2017-04-02 22:44:22 | 航空自衛隊 装備名鑑
■F-2&F-15戦爆連合編隊飛行
 築城基地航空祭二〇一三、F-2戦闘機とF-15戦闘機の云わば戦爆連合編隊の飛行展示です。

 築城基地第8航空団は1977年、F-4EJ戦闘機の導入を開始します。これはF-86戦闘機を運用する第10飛行隊を解散し、この要員を以てF-4EJを運用する第304飛行隊を新編しました。F-86戦闘機からF-4EJへの機種転換、昼間戦闘機から全天候戦闘機への改編だ。

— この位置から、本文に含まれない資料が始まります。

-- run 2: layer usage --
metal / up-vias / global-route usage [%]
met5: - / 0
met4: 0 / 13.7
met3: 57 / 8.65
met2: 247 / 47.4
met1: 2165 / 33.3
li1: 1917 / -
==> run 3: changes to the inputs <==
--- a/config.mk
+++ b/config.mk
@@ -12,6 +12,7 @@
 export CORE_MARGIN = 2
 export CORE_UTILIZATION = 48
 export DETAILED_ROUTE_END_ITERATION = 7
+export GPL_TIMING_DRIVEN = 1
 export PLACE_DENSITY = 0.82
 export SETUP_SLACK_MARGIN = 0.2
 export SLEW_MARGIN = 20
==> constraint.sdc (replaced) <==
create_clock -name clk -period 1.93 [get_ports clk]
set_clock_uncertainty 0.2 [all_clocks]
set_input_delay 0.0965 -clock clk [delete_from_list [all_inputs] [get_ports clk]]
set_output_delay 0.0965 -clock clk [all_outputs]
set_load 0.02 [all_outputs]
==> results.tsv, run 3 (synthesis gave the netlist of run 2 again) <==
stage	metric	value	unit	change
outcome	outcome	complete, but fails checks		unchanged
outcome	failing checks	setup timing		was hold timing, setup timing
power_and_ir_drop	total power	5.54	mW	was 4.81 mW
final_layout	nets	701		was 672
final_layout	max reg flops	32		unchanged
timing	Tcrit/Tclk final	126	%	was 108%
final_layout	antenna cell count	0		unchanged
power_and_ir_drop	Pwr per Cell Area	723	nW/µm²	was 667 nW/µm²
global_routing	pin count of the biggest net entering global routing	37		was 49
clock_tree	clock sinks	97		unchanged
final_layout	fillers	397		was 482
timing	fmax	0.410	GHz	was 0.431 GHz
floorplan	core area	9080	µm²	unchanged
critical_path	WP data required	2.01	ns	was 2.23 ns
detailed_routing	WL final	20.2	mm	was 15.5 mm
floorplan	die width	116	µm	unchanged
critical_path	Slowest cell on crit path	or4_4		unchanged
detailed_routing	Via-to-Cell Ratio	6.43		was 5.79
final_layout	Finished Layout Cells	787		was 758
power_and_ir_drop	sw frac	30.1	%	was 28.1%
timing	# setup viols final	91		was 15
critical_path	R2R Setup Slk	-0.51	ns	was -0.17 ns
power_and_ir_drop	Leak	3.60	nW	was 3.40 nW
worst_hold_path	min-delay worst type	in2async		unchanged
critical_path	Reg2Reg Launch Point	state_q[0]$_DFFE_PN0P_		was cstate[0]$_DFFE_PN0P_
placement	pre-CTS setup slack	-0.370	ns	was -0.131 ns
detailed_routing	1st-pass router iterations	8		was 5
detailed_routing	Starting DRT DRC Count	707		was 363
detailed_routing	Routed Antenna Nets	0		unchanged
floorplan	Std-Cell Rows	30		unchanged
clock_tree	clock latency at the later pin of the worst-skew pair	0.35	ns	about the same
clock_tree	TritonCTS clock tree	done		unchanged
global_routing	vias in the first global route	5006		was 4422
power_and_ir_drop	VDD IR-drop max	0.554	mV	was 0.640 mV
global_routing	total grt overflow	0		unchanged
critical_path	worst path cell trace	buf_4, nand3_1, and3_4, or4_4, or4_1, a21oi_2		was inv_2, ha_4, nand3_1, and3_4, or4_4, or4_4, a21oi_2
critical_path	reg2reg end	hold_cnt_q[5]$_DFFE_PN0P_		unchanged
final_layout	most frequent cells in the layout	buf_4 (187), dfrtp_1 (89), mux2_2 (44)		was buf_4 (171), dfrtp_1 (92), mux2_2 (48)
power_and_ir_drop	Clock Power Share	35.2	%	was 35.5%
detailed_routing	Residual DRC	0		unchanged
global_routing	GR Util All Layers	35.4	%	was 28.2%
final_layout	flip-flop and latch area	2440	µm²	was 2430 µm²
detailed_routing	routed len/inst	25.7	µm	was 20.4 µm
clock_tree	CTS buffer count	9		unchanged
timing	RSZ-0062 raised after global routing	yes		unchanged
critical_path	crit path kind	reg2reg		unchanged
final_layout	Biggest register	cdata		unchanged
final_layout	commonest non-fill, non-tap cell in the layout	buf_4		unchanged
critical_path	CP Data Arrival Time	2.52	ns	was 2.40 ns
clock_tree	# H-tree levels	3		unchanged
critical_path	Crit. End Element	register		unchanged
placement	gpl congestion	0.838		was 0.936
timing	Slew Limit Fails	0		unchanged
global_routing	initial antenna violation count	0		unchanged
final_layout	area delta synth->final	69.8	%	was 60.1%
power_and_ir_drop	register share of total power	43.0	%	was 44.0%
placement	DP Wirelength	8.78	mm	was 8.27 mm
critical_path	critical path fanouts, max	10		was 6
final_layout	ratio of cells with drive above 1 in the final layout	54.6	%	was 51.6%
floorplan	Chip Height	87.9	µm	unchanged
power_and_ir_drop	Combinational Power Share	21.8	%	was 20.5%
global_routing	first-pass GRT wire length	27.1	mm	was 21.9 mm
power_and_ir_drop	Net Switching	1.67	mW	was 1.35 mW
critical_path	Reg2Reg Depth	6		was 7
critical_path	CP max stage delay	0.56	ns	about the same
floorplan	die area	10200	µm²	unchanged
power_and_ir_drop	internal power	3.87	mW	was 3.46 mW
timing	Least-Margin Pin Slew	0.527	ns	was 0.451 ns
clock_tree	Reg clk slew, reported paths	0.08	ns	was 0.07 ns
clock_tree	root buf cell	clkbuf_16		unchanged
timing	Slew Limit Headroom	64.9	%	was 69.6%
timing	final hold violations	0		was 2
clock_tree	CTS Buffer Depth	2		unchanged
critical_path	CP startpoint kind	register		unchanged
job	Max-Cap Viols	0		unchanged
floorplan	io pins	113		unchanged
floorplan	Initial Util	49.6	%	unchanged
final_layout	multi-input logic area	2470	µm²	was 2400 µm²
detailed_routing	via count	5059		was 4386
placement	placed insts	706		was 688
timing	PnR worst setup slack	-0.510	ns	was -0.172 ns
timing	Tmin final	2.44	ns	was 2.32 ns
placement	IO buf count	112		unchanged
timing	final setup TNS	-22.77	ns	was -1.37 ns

 F-4ファントムはF-104戦闘機の後継機として導入が開始されたもので、三菱重工によるライセンス生産が実施、144機が航空自衛隊へ導入されました。F-4ファントムは1959年にアメリカ海軍の空母艦載機として誕生、海軍の要請で高い運動性能を備えた戦闘機でした。

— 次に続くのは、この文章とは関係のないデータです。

$ cat src/rtl/pipeline_type.sv
// Shared types for the fetch PC redirect logic: FSM states, redirect
// priorities, redirect payload and the ADEF exception code.
package pipeline_type;

    localparam int unsigned ADDR_W  = 32;
    localparam int unsigned ECODE_W = 7;

    typedef enum logic [1:0] {
        IDLE = 2'd0,
        RUN  = 2'd1,
        PEND = 2'd2
    } fsm_state_e;

    // Numeric order is the arbitration order: a larger value wins.
    typedef enum logic [1:0] {
        PRIO_NONE   = 2'd0,
        PRIO_PRED   = 2'd1,
        PRIO_BRANCH = 2'd2,
        PRIO_EXCP   = 2'd3
    } redir_prio_e;

    typedef struct packed {
        redir_prio_e       prio;
        logic [ADDR_W-1:0] target;
    } redirect_t;

    localparam redirect_t REDIR_NONE = '{prio: PRIO_NONE, target: '0};

    localparam logic [ECODE_W-1:0] ECODE_ADEF = 7'h08;

    function automatic logic is_flush(input redir_prio_e prio);
        return (prio == PRIO_BRANCH) || (prio == PRIO_EXCP);
    endfunction

endpackage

 当時、世界の戦闘機はミサイル万能論が幅を利かせており、空戦機動を度外視したミサイル運用重視の機種が主流となりつつありましたが、F-4ファントムは海軍空母航空団からの要望で格闘性能が求められ、結果的に設計に余裕が大きくなり自衛隊では今も現役です。

 ファントムは、イギリスをはじめアメリカの同盟国や友好国へも多数が供与され、実に5000機以上が生産されました。操縦士とレーダー要員の2名が搭乗、これにより長距離戦闘と視程外射程の中射程空対空ミサイルの運用能力を有し、広大な日本の空の守りを固めた。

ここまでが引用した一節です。